Published on: 2023-05-29
Updated on: 2026-04-13
Float profit looks like real money on the screen, but until a position is closed, it is still only potential profit.
In modern trading platforms, float profit usually means the unrealized profit on an open trade. It is the gain you would lock in if you closed the position at the current market price. If the market moves back against you before you close, that float profit can shrink or disappear.
Float profit is not just a number traders glance at. It changes equity, affects free margin, and can influence whether an account has room to hold risk or open new positions. In short, it is one of the most important live figures on a trading screen.
What Float Profit Means TodayThe cleanest current definition is simple: float profit is unrealized profit on an open position. Interactive Brokers defines unrealized P&L as gains or losses on trades that have not yet been closed, and notes that it becomes realized P&L only when the position is closed.
This is the meaning most traders will recognise in forex, CFDs, futures, and margin platforms.
If you buy an asset and its price rises, your float profit turns positive. If you sell short and the price falls, your float profit also turns positive. But until the trade is closed, the result is still temporary.
Open trade + current market move in your favour = float profit
Open trade + current market move against you = float loss
Close the trade = floating result becomes realized result
Float profit can mean two different things. In trading platforms, it usually refers to unrealized profit on an open position. In some market-analysis contexts, it refers to the distance between price and a cost basis or average holding cost.
That is why the term often confuses readers. Most traders are trying to understand the live P&L shown on their platform, so that definition should come first. The stock-analysis meaning is valid, but it is secondary.
At its core, float profit is calculated from entry price, current market price, and position size. For a long trade, the price difference is current price minus entry price. For a short trade, the logic is reversed.
A practical example helps:
You buy EUR/USD at 1.1000
The market rises to 1.1050
Your trade now shows a float profit
If the pair falls back before you close, that profit shrinks. If it drops below your entry, the float profit becomes a float loss.
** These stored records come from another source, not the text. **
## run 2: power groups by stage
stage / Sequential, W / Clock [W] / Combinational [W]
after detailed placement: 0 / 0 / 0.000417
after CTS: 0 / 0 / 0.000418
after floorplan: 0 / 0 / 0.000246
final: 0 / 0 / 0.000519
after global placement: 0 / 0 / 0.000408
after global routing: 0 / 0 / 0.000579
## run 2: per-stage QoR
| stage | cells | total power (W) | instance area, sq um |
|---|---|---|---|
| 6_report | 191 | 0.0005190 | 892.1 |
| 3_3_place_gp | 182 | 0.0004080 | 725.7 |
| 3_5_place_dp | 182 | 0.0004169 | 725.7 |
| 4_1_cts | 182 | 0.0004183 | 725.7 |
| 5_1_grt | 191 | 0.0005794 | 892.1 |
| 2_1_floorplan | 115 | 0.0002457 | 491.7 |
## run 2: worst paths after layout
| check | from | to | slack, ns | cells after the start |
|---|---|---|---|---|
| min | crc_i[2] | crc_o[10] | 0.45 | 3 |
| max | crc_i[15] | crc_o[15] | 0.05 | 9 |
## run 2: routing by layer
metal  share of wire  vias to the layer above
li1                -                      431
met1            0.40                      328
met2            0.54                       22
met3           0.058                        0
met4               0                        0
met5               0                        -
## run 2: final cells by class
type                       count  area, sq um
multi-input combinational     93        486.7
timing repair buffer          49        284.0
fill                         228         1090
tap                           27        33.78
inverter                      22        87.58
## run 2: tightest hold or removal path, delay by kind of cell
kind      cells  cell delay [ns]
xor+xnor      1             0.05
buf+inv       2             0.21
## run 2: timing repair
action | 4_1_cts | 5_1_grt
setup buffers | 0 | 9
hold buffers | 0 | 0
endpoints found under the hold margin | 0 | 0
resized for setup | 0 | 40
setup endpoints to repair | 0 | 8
### src/rtl/hdc_classify_ctrl_if.sv
// hdc_classify_ctrl_if: datapath bundle between the classify sequencer and the
// n-gram encoder / associative-memory compare.
//   master (sequencer): drives enc_clear, enc_char, enc_valid, enc_last, cmp_start;
//                       receives enc_ready, cmp_done, cmp_label.
//   slave  (datapath):  the mirror image.
// CHAR_LENGTH must match the sequencer's CHAR_LENGTH.
interface hdc_classify_ctrl_if #(
  parameter int unsigned CHAR_LENGTH = 8
);
  logic                   enc_clear;
  logic [CHAR_LENGTH-1:0] enc_char;
  logic                   enc_valid;
  logic                   enc_last;
  logic                   enc_ready;
  logic                   cmp_start;
  logic                   cmp_done;
  logic [1:0]             cmp_label;

  modport master (
    output enc_clear, enc_char, enc_valid, enc_last, cmp_start,
    input  enc_ready, cmp_done, cmp_label
  );

  modport slave (
    input  enc_clear, enc_char, enc_valid, enc_last, cmp_start,
    output enc_ready, cmp_done, cmp_label
  );
endinterface

### src/rtl/hdc_classify_ctrl.sv
// hdc_classify_ctrl: sequencer for the hyperdimensional spam/ham classifier.
// Latches one message and its length on start, clears the encoder, streams the
// characters (MSB-first, char 0 in the top byte) one per handshake, triggers the
// similarity compare and returns the class label with a one-cycle done pulse.
//
// Ports:
//   clk, reset     clock (rising edge) and asynchronous active-low reset
//   start          classify request, sampled only while idle
//   msg, length    message buffer and character count (clamped to MESSAGE_LENGTH)
//   busy           high whenever the sequencer is not idle
//   done           one-cycle pulse, result valid
//   result         00 ham, 01 spam, 11 inconclusive; held until next accepted start
//   timeout        compare watchdog fired; sticky until next accepted start
//   dp             encoder/compare bundle (hdc_classify_ctrl_if.master)
//
// Optional feature: define HDC_TIMEOUT_EN to bound the compare wait to TIMEOUT
// cycles. Without it the wait is unbounded and timeout is tied low.
// All outputs come straight from flops.
module hdc_classify_ctrl #(
  parameter int unsigned MESSAGE_LENGTH = 200,
  parameter int unsigned CHAR_LENGTH    = 8,
  parameter int unsigned TIMEOUT        = 1024
) (
  input  logic                                clk,
  input  logic                                reset,
  input  logic                                start,
  input  logic [CHAR_LENGTH*MESSAGE_LENGTH-1:0] msg,
  input  logic [7:0]                          length,
  output logic                                busy,
  output logic                                done,
  output logic [1:0]                          result,
  output logic                                timeout,
  hdc_classify_ctrl_if.master                 dp
);

  localparam int unsigned MsgWidth = CHAR_LENGTH * MESSAGE_LENGTH;
  localparam int unsigned IdxWidth = $clog2(MESSAGE_LENGTH + 1);
  localparam int unsigned SelWidth = $clog2(MsgWidth);

  if (TIMEOUT < 1 || MESSAGE_LENGTH < 1) begin : g_param_check
    $error("hdc_classify_ctrl: TIMEOUT and MESSAGE_LENGTH must be at least 1");
  end

  typedef enum logic [2:0] {
    StIdle, StClear, StEncode, StCmp, StWait, StDone
  } state_e;

  state_e                 state_q, state_d;
  logic [MsgWidth-1:0]    msg_q, msg_d;
  logic [IdxWidth-1:0]    len_q, len_d;
  logic [IdxWidth-1:0]    idx_q, idx_d;
  logic [IdxWidth-1:0]    len_clamped;
  logic [SelWidth-1:0]    char_base;
  logic [1:0]             result_d;
  logic                   handshake;

  // Registered-output next values.
  logic                   busy_d, done_d, enc_clear_d, enc_valid_d, enc_last_d, cmp_start_d;
  logic [CHAR_LENGTH-1:0] enc_char_d;

`ifdef HDC_TIMEOUT_EN
  localparam int unsigned WdWidth = $clog2(TIMEOUT + 1);
  logic [WdWidth-1:0]     wd_q, wd_d;
  logic                   timeout_q, timeout_d;
`endif

  assign len_clamped = (32'(length) > MESSAGE_LENGTH) ? IdxWidth'(MESSAGE_LENGTH)
                                                      : IdxWidth'(length);
  assign handshake   = dp.enc_valid & dp.enc_ready;

  always_comb begin
    state_d  = state_q;
    msg_d    = msg_q;
    len_d    = len_q;
    idx_d    = idx_q;
    result_d = result;
`ifdef HDC_TIMEOUT_EN
    wd_d      = wd_q;
    timeout_d = timeout_q;
`endif

    unique case (state_q)
      StIdle: begin
        if (start) begin
          msg_d    = msg;
          len_d    = len_clamped;
          idx_d    = '0;
          result_d = 2'b11;
`ifdef HDC_TIMEOUT_EN
          timeout_d = 1'b0;
`endif
          state_d  = StClear;
        end
      end
      StClear: begin
        idx_d   = '0;
        // Empty message: nothing to compare, report inconclusive.
        state_d = (len_q == '0) ? StDone : StEncode;
      end
      StEncode: begin
        if (handshake) begin
          idx_d = idx_q + 1'b1;
          if (dp.enc_last) state_d = StCmp;
        end
      end
      StCmp: begin
`ifdef HDC_TIMEOUT_EN
        wd_d = '0;
`endif
        state_d = StWait;
      end
      StWait: begin
        // cmp_done beats a simultaneous watchdog expiry.
        if (dp.cmp_done) begin
          result_d = dp.cmp_label;
          state_d  = StDone;
        end
`ifdef HDC_TIMEOUT_EN
        else if (wd_q == WdWidth'(TIMEOUT - 1)) begin
          result_d  = 2'b11;
          timeout_d = 1'b1;
          state_d   = StDone;
        end else begin
          wd_d = wd_q + 1'b1;
        end
`endif
      end
      StDone: begin
        state_d = StIdle;
      end
      default: begin
        state_d = StIdle;
      end
    endcase

    // Outputs are decoded from the next state so they can be registered
    // without adding a cycle of latency.
    busy_d      = (state_d != StIdle);
    done_d      = (state_d == StDone);
    enc_clear_d = (state_d == StClear);
    cmp_start_d = (state_d == StCmp);
    enc_valid_d = (state_d == StEncode);
    enc_last_d  = enc_valid_d && (idx_d == len_q - 1'b1);
    // Char i sits at msg[MsgWidth-1-CHAR_LENGTH*i -: CHAR_LENGTH].
    char_base   = SelWidth'((MESSAGE_LENGTH - 1 - 32'(idx_d)) * CHAR_LENGTH);
    enc_char_d  = enc_valid_d ? msg_q[char_base +: CHAR_LENGTH] : '0;
  end

  always_ff @(posedge clk or negedge reset) begin
    if (!reset) begin
      state_q      <= StIdle;
      msg_q        <= '0;
      len_q        <= '0;
      idx_q        <= '0;
      result       <= 2'b11;
      busy         <= 1'b0;
      done         <= 1'b0;
      dp.enc_clear <= 1'b0;
      dp.enc_valid <= 1'b0;
      dp.enc_last  <= 1'b0;
      dp.enc_char  <= '0;
      dp.cmp_start <= 1'b0;
`ifdef HDC_TIMEOUT_EN
      wd_q         <= '0;
      timeout_q    <= 1'b0;
`endif
    end else begin
      state_q      <= state_d;
      msg_q        <= msg_d;
      len_q        <= len_d;
      idx_q        <= idx_d;
      result       <= result_d;
      busy         <= busy_d;
      done         <= done_d;
      dp.enc_clear <= enc_clear_d;
      dp.enc_valid <= enc_valid_d;
      dp.enc_last  <= enc_last_d;
      dp.enc_char  <= enc_char_d;
      dp.cmp_start <= cmp_start_d;
`ifdef HDC_TIMEOUT_EN
      wd_q         <= wd_d;
      timeout_q    <= timeout_d;
`endif
    end
  end

`ifdef HDC_TIMEOUT_EN
  assign timeout = timeout_q;
`else
  assign timeout = 1'b0;
`endif

endmodule
===== config.mk =====
export PLATFORM = sky130hd
export DESIGN_NAME = nibble_serial_adder
export DESIGN_NICKNAME = d
export VERILOG_FILES = /design/src/rtl/serial_add_pkg.sv /design/src/rtl/nibble_serial_adder_rca.sv /design/src/rtl/nibble_serial_adder.sv
export SDC_FILE = /design/constraint.sdc
export NUM_CORES = 1
export LEC_CHECK = 0
export BUFFER_PORTS_ARGS = -buffer_cell sky130_fd_sc_hd__buf_4
export CELL_PAD_IN_SITES_DETAIL_PLACEMENT = 1
export CELL_PAD_IN_SITES_GLOBAL_PLACEMENT = 2
export CORE_MARGIN = 1.5
export CORE_UTILIZATION = 37
export DETAILED_ROUTE_END_ITERATION = 10
export PLACE_DENSITY = 0.86
export REMOVE_ABC_BUFFERS = 1
export SYNTH_ARGS = -nofsm -noshare
export SYNTH_HDL_FRONTEND = slang
export SYNTH_SLANG_ARGS = --single-unit

===== constraint.sdc =====
create_clock -name clk -period 3.3 [get_ports clk]
set_input_delay 0 -clock clk [delete_from_list [all_inputs] [get_ports clk]]
set_output_delay 0 -clock clk [all_outputs]
set_load 0.02 [all_outputs]

===== src/rtl/serial_add_pkg.sv =====
// rtl/serial_add_pkg.sv - shared types and constants for the nibble-serial adder
package serial_add_pkg;

  localparam int NIBBLE_W = 4;

  typedef enum logic [1:0] {
    IDLE = 2'd0,
    RUN  = 2'd1,
    DONE = 2'd2
  } state_t;

  // Width of the nibble index; a single nibble still needs a 1-bit counter.
  function automatic int idx_width(input int nibbles);
    return (nibbles < 2) ? 1 : $clog2(nibbles);
  endfunction

endpackage


===== src/rtl/nibble_serial_adder_rca.sv =====
// rtl/nibble_serial_adder_rca.sv - 4-bit combinational ripple-carry adder (module rca)
module rca (
  input  logic [3:0] a,
  input  logic [3:0] b,
  input  logic       cin,
  output logic [3:0] s,
  output logic       cout
);

  logic c1, c2, c3;

  assign s[0] = a[0] ^ b[0] ^ cin;
  assign c1   = (a[0] & b[0]) | (a[0] & cin) | (b[0] & cin);
  assign s[1] = a[1] ^ b[1] ^ c1;
  assign c2   = (a[1] & b[1]) | (a[1] & c1) | (b[1] & c1);
  assign s[2] = a[2] ^ b[2] ^ c2;
  assign c3   = (a[2] & b[2]) | (a[2] & c2) | (b[2] & c2);
  assign s[3] = a[3] ^ b[3] ^ c3;
  assign cout = (a[3] & b[3]) | (a[3] & c3) | (b[3] & c3);

endmodule


===== src/rtl/nibble_serial_adder.sv =====
// rtl/nibble_serial_adder.sv - multi-precision adder, one nibble per clock; SERIAL_ADD_OVF_EN adds out_ovf
module nibble_serial_adder
  import serial_add_pkg::*;
#(
  parameter int NIBBLES = 4
) (
  input  logic                      clk,
  input  logic                      rst_n,
  input  logic                      in_valid,
  output logic                      in_ready,
  input  logic [NIBBLE_W*NIBBLES-1:0] in_a,
  input  logic [NIBBLE_W*NIBBLES-1:0] in_b,
  input  logic                      in_cin,
  output logic                      out_valid,
  input  logic                      out_ready,
  output logic [NIBBLE_W*NIBBLES-1:0] out_sum,
  output logic                      out_cout,
`ifdef SERIAL_ADD_OVF_EN
  output logic                      out_ovf,
`endif
  output logic                      busy
);

  localparam int W     = NIBBLE_W * NIBBLES;
  localparam int IDX_W = idx_width(NIBBLES);
  localparam logic [IDX_W-1:0] LAST_IDX = IDX_W'(NIBBLES - 1);

  state_t state_q, state_d;

  logic [W-1:0]     a_q, b_q, sum_q;
  logic             carry_q, cout_q;
  logic [IDX_W-1:0] idx_q;
  logic [3:0]       a_nib, b_nib, s_nib;
  logic             c4;
  logic             last_nib;

  assign last_nib = (idx_q == LAST_IDX);

  // Select the operand nibbles addressed by the current index.
  always_comb begin
    a_nib = '0;
    b_nib = '0;
    for (int i = 0; i < NIBBLES; i++) begin
      if (idx_q == IDX_W'(i)) begin
        a_nib = a_q[NIBBLE_W*i +: NIBBLE_W];
        b_nib = b_q[NIBBLE_W*i +: NIBBLE_W];
      end
    end
  end

  rca u_rca (
    .a    (a_nib),
    .b    (b_nib),
    .cin  (carry_q),
    .s    (s_nib),
    .cout (c4)
  );

  // State register.
  always_ff @(posedge clk or negedge rst_n) begin
    if (!rst_n) state_q <= IDLE;
    else        state_q <= state_d;
  end

  // Next-state: accept only from IDLE, finish after the top nibble, release on consumer accept.
  always_comb begin
    state_d = state_q;
    case (state_q)
      IDLE:    if (in_valid)  state_d = RUN;
      RUN:     if (last_nib)  state_d = DONE;
      DONE:    if (out_ready) state_d = IDLE;
      default:                state_d = IDLE;
    endcase
  end

  // Handshake outputs decode the state register only.
  always_comb begin
    in_ready  = 1'b0;
    out_valid = 1'b0;
    busy      = 1'b0;
    case (state_q)
      IDLE:    in_ready  = 1'b1;
      RUN:     busy      = 1'b1;
      DONE:    begin out_valid = 1'b1; busy = 1'b1; end
      default: in_ready  = 1'b0;
    endcase
  end

  // Datapath: load operands on accept, accumulate one sum nibble per RUN cycle.
  always_ff @(posedge clk or negedge rst_n) begin
    if (!rst_n) begin
      a_q     <= '0;
      b_q     <= '0;
      sum_q   <= '0;
      carry_q <= 1'b0;
      cout_q  <= 1'b0;
      idx_q   <= '0;
    end else if (state_q == IDLE && in_valid) begin
      a_q     <= in_a;
      b_q     <= in_b;
      carry_q <= in_cin;
      idx_q   <= '0;
    end else if (state_q == RUN) begin
      for (int i = 0; i < NIBBLES; i++) begin
        if (idx_q == IDX_W'(i)) sum_q[NIBBLE_W*i +: NIBBLE_W] <= s_nib;
      end
      carry_q <= c4;
      if (last_nib) cout_q <= c4;
      else          idx_q  <= idx_q + 1'b1;
    end
  end

  assign out_sum  = sum_q;
  assign out_cout = cout_q;

`ifdef SERIAL_ADD_OVF_EN
  logic ovf_q;

  // Signed overflow: like-signed operands producing a result of the other sign.
  always_ff @(posedge clk or negedge rst_n) begin
    if (!rst_n)
      ovf_q <= 1'b0;
    else if (state_q == RUN && last_nib)
      ovf_q <= (a_nib[3] == b_nib[3]) && (s_nib[3] != a_nib[3]);
  end

  assign out_ovf = ovf_q;
`endif

endmodule


# Word level (Yosys, flattened, before mapping)
# Cells that the tools add are included.
dict set report classes {
  n_addsub 1
  n_mul 0
  n_div 0
  order_cmp 0
  eq_ne 9
  n_shift 0
  mux 20
  n_bitwise 29
  n_reduce_logical 11
}
# operator count
set op_table {}
lappend op_table {{$mux W4} 8}
lappend op_table {{$reduce_and A3 Y1} 5}
lappend op_table {{$and A1 B1 Y1} 12}
lappend op_table {{$mux W2} 6}
lappend op_table {{$or A1 B1 Y1} 8}
lappend op_table {{$xor A1 B1 Y1} 8}
lappend op_table {{$eq A2 B2 Y1 const B} 3}
lappend op_table {{$ne A2 B2 Y1 const B} 3}
lappend op_table {{$pmux W2 S3} 1}
lappend op_table {{$mux W1} 5}
lappend op_table {{$eq A2 B1 Y1 const B} 2}
lappend op_table {{$logic_not A2 Y1} 2}
lappend op_table {{$add A2 B1 Y2 const B} 1}
lappend op_table {{$ne A2 B1 Y1 const B} 1}
lappend op_table {{$reduce_and A2 Y1} 1}
lappend op_table {{$reduce_bool A2 Y1} 1}
lappend op_table {{$reduce_or A2 Y1} 1}
lappend op_table {{$logic_and A1 B1 Y1} 1}
lappend op_table {{$not A1 Y1} 1}
dict set report word_totals {
  register_bits 54
  latchBits 0
  ram_bits 0
  mem_bits_ro 0
  input_bits 37
  elab_cells 80
  memories 0
}

# Longest topological paths before layout
dict set report logic_depth {
  depth_word 19
  depth_mapped 16
  depth_no_buf 14
}

# Hierarchy
# Synthesis repeated with hierarchy kept, for this count alone.
dict set report hier_totals {
  cells_unflattened 190
  hier_area_um2 2556.2
}
# mod n_inst cells_each area_each_um2 seq_area_each_um2
set by_module_without_submodules {}
lappend by_module_without_submodules {nibble_serial_adder 1 176 2438.6 1351.3}
lappend by_module_without_submodules {rca 1 14 117.6 0.0}

# Worst setup path before layout
# Ideal clock, no wire load.
dict set report synth_timing {
  path_type {flip-flop to flip-flop}
  startpoint {register idx_q[0]}
  endpoint {register sum_q[11] (netlist: out_sum[11])}
  setup_time_ns 0.083
  arrival_time_ns 2.964
  required_ns 3.217
  setup_slack_ns 0.254
  stages_incl_launch_ff 14
  n_path_buf 1
  period_less_slack_ns 3.046
  cell_sequence {dfrtp_1 > inv_1 > ha_1 > nor2b_2 > buf_6 > a221o_1 > a22oi_2 > fa_1 > inv_1 > fa_1 > fa_1 > inv_1 > fa_1 > o21ai_0}
}
dict set report synth_via {
  elab_chain_len 15
}
# element line_no
set synth_lines {}
lappend synth_lines {{start, declared} nibble_serial_adder.sv:32} ;# logic [IDX_W-1:0] idx_q;
lappend synth_lines {{start signal, assigned} nibble_serial_adder.sv:109} ;# else idx_q <= idx_q + 1'b1;
lappend synth_lines {{$logic_not A2 Y1} nibble_serial_adder.sv:44} ;# if (idx_q == IDX_W'(i)) begin
lappend synth_lines {{$mux W4 (4 in series)} nibble_serial_adder.sv:44}
lappend synth_lines {{$and A1 B1 Y1} nibble_serial_adder_rca.sv:13} ;# assign c1 = (a[0] & b[0]) | (a[0] & cin) | (b[0] & cin);
lappend synth_lines {{$or A1 B1 Y1 (2 in series)} nibble_serial_adder_rca.sv:13}
lappend synth_lines {{$and A1 B1 Y1} nibble_serial_adder_rca.sv:15} ;# assign c2 = (a[1] & b[1]) | (a[1] & c1) | (b[1] & c1);
lappend synth_lines {{$or A1 B1 Y1 (2 in series)} nibble_serial_adder_rca.sv:15}
lappend synth_lines {{$and A1 B1 Y1} nibble_serial_adder_rca.sv:17} ;# assign c3 = (a[2] & b[2]) | (a[2] & c2) | (b[2] & c2);
lappend synth_lines {{$or A1 B1 Y1 (2 in series)} nibble_serial_adder_rca.sv:17}
lappend synth_lines {{$xor A1 B1 Y1} nibble_serial_adder_rca.sv:18} ;# assign s[3] = a[3] ^ b[3] ^ c3;
lappend synth_lines {{end signal, assigned by index} nibble_serial_adder.sv:105} ;# if (idx_q == IDX_W'(i)) sum_q[NIBBLE_W*i +: NIBBLE_W] <= s_nib;
lappend synth_lines {{end, declared} nibble_serial_adder.sv:30} ;# logic [W-1:0] a_q, b_q, sum_q;
# Parallel ways exist; a longest one is shown, timed or not.
# A chain may end at the register's enable or synchronous reset.

# Worst setup path after layout
# Same ends and word-level chain as after synthesis.

==> run metrics <==
status=finished, final reports clean; initial core utilization=38.6%; gr usage total=17.5%; Power per Cell Area=1020 mW/mm^2; Root Buffer=clkbuf_8; I/O Buffers=56; Worst EP required=3.53 ns; routed len/inst=around 16 um; ys flop type=dfrtp_1; core area=0.00687 mm^2; CTS tree=done; gr ovfl total=0; worst path cell trace=inv_1 -> ha_1 -> nor2b_4 -> a221o_1 -> a22oi_2 -> fa_1 -> inv_1 -> fa_1 -> fa_1 -> inv_1 -> fa_2 -> o21ai_0; R2R setup slack=between 0.1 and 0.15 ns; Final HPWL DP=between 4000 and 5000 um; worst reg2reg endpoint=out_sum[11]; crit path max fanout=8; # rows=30; fill count=712; Crit Path Class=reg -> reg; layout cells sized above 1=39.2%; distinct cell type count after synthesis=29; Internal=2.24 mW; Leak Pwr=1.78 nW; Slew headroom=54.6%; H-tree lvl count=2; Max Clk Rate=316 MHz; clk_skew=between 0.008 and 0.009 ns; Cells after Synth=between 150 and 200; Async S/R FF share, synth=100%; Peak VDD IR=0.000328 V; Setup crit start kind=flip-flop; # setup viols final=0; Tightest Pin Transition=0.681 ns; clock sink count=54; die extent in y=87.7 um; Clk pwr share=10.4%; Final #Nets=335; kind of end point of the critical path=flip-flop; Crit-path slowest cell=fa_2; Die Wd=just under 90 um; hold path endpoint=state_q[1]; First-pass DRT Iterations=4; CTS Buffer Depth=2; Reg clk slew, reported paths=0.10 ns; Hold Startpoint=out_ready; vias in the first global route=between 1500 and 2000; Final min period=3.16 ns; synthesized area per cell=13.9 um^2; count of state elements after synthesis=54; reg2reg start=idx_q[0]; Comb pwr share=a little under three fifths; first-pass GRT wire length=10100 um; mapped cell area=0.00265 mm^2; Hold Slack=roughly 0.05 ns; Arr. time, crit path=3.39 ns; P_sw=1.46 mW; CP max stage delay=0.46 ns; Hold Crit Depth=3; post-route ant nets=0; Area Overhead vs Synth=36.6%; Max-Cap Viols=0; die area=0.00769 mm^2; DP Worst Slack=about 0.083 ns; max-slew violation count=0; Via Count=1830; Sw Ratio=39.5%; number of synthesized flops with an enable pin=0; # DRC=0; Tightest Hold Check Type=in -> reg; Tcrit/Tclk final=95.8%; gpl congestion=0.774; Final Worst Setup Slack=0.139 ns; sequential share of power=33.0%; largest net degree at the start of global routing=55; CTS buffer count=5; most frequent cells in the layout=62 x buf_4, 54 x dfrtp_1, 35 x dlygate4sd3_1; Clock Latency Late Sink=0.30 ns; ant diodes=0; Fin. Hold Viols=0; DR vias/cell=4.77; Detailed Route WL=about 6200 um; Reg2Reg Depth=12; most common cell after layout, fill and taps aside=buf_4; initial DRC count=43; initial antenna violation count=0; Ys Warns=0; post-synthesis sequential area ratio=50.9%; boundary pin count=57
## logic make-up (layout without fill, tap and decap cells)
group / Yosys count / after routing / share of synthesized area (%)
adder cells (fa/ha/maj): 11 / 11 / 6.32
XOR/XNOR: 1 / 1 / 0.330
AND/OR/NAND/NOR: 23 / 23 / 5.00
AO/OA/AOI/OAI: 29 / 29 / 8.39
flip-flops: 54 / 54 / 50.9
multiplexers: 48 / 48 / 24.0
buffers and inverters: 25 / 122 / 5.00
## stage by stage
stage                     total power, mW  utilization, %  std cells  cell area, um^2  setup TNS, ns
after floorplan                      2.61               -        183             2580              0
after global placement               3.18            45.9        339             3160              0
after detailed placement             3.26            45.9        339             3160              0
after CTS                            3.69            52.4        382             3600              0
after global routing                 4.00            52.8        384             3630       -0.00820
final                                3.70            52.8        384             3630              0
## state kept, by name, summed over array words and instances, names as in the netlist
register and flops:
carry_q 1, out_sum 16, b_q 16, idx_q 2, out_cout 1, a_q 16, state_q 2
## power groups by stage
stage          Sequential [mW]  Combinational (mW)  Clock (mW)
3_5_place_dp              1.24                2.02           0
5_1_grt                   1.27                2.30       0.426
3_3_place_gp              1.22                1.96           0
2_1_floorplan             1.29                1.33           0
4_1_cts                   1.23                2.06       0.401
6_report                  1.22                2.09       0.385
## area by class of cell
| cell class | count | area (um^2) | share of cell area (%) |
|---|---|---|---|
| Clock inverter | 2 | 12.5 | 0.345 |
| Timing Repair Buffer | 97 | 816 | 22.5 |
| Inverter | 17 | 63.8 | 1.76 |
| Sequential cell | 54 | 1350 | 37.3 |
| Multi-Input combinational cell | 112 | 1180 | 32.5 |
| Tap cell | 96 | 120 | 3.31 |
| Clock buffer | 6 | 82.6 | 2.28 |
## critical path, delay by kind of cell, from the launching register on
kind	cells	cell delay (ns)
AOI/OAI and AO/OA	3	0.69
adders and majority gates	5	1.65
buffers and inverters	3	0.21
DFF	1	0.36
and+or+nand+nor	1	0.17
## Yosys cell counts (6+ instances only)
library cell,n,area (um^2)
mux2_4,28,420
inv_1,17,63.8
ha_1,7,87.6
dfrtp_1,54,1350
mux2_1,10,113
nand2_1,10,37.5
mux2i_1,6,60.1
a21oi_1,7,35.0
## metal layers
| metal | wire length, um | track usage [%] | up-vias |
|---|---|---|---|
| met4 | 110 | 5.34 | 0 |
| met3 | 261 | 3.58 | 8 |
| met2 | 3080 | 29.7 | 58 |
| met5 | 0 | 0 | - |
| li1 | - | - | 852 |
| met1 | 2730 | 22.5 | 912 |
## worst max-delay path by stage
stage	start	endpoint	slack, ns
floorplan	idx_q[1]	out_sum[11]	0.27
global placement	idx_q[0]	out_sum[7]	0.21
detailed placement	idx_q[0]	out_sum[11]	0.08
CTS	idx_q[0]	out_sum[11]	0.07
global route	idx_q[0]	out_sum[7]	-0.004
finish	idx_q[0]	out_sum[11]	0.14
## what timing repair did
| item | in CTS | in global routing |
|---|---|---|
| hold buffers | 35 | 0 |
| buffers inserted | 0 | 2 |
| gates resized for setup | 0 | 3 |
| setup endpoints to repair | 0 | 5 |
| endpoints found under the hold margin | 89 | 0 |
Note: power is estimated with default switching activity, not from simulation.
That is why traders should treat floating P&L as live exposure, not secured gain.
Float profit matters because it changes equity, and equity is the number that reflects what a margin account is worth in real time. Trading platforms commonly define equity as account balance plus or minus floating profit and loss on open positions.
MetaTrader 5 uses the same approach, describing equity as funds on the account including the results of currently open positions.
That distinction matters because balance stays tied to closed trades, while equity moves with the market. A rising float profit can increase available room in the account, while a floating loss can reduce it just as quickly.
In margin trading, that makes float profit more than a display figure. It directly affects account strength, free margin, and the ability to hold or open positions.
| Metric | What it includes | Why it matters |
|---|---|---|
| Balance | Closed results only | Does not include floating P&L |
| Equity | Balance + floating profit/loss | Real-time account value |
| Free Margin | Equity - used margin | Capital available for new trades |
These relationships matter because a large floating profit can improve flexibility, while a large floating loss can reduce free margin and bring an account closer to margin stress.
Float profit is useful because it shows whether an open idea is working right now. But it can also mislead traders who start treating unrealized gains as if they are already locked in.
The main mistake is psychological. A trader sees green numbers and assumes the trade is “done.” It is not. Some brokers note that unrealized P&L remains theoretical until the position is closed, and that realized P&L reflects the actual result, including fees and commissions.
That is why disciplined traders do three things:
They separate floating profit from realized profit
They manage open risk with a clear exit plan
They judge account health by equity and margin, not by balance alone
Float profit is the unrealized gain on an open trade, based on the difference between the entry price and the current market price. It affects equity immediately, but it does not become realized profit until the position is closed.
In some stock-analysis tools, floating profit can also refer to the distance between price and a cost-average benchmark. That is a separate analytical use of the term, not the platform-level P&L meaning most traders see.
Yes. In most trading platforms, float profit and unrealized profit mean the same thing: profit on an open position that has not yet been closed.
Not directly. It affects equity, while balance usually reflects only closed trades.
Yes. Because it changes with live market prices, float profit can shrink or turn into a loss before the trade is closed.
Because it changes equity and free margin in real time, which affects account risk and trading capacity.
No. It is just a different use of the term. For most forex and CFD readers, the unrealized P&L meaning is the one that should come first.
Float profit is the unrealized gain on an open trade. It reflects how far the market has moved in your favor, but it does not become real profit until the position is closed.
That distinction matters because float profit affects equity and margin in real time. It is useful for tracking live performance, but it can disappear quickly if the market turns. The clearest way to understand it is simple: float profit shows what a trade is worth now, not what you have already secured.
Disclaimer: This material is for general information purposes only and is not intended as (and should not be considered to be) financial, investment or other advice on which reliance should be placed. No opinion given in the material constitutes a recommendation by EBC or the author that any particular investment, security, transaction or investment strategy is suitable for any specific person.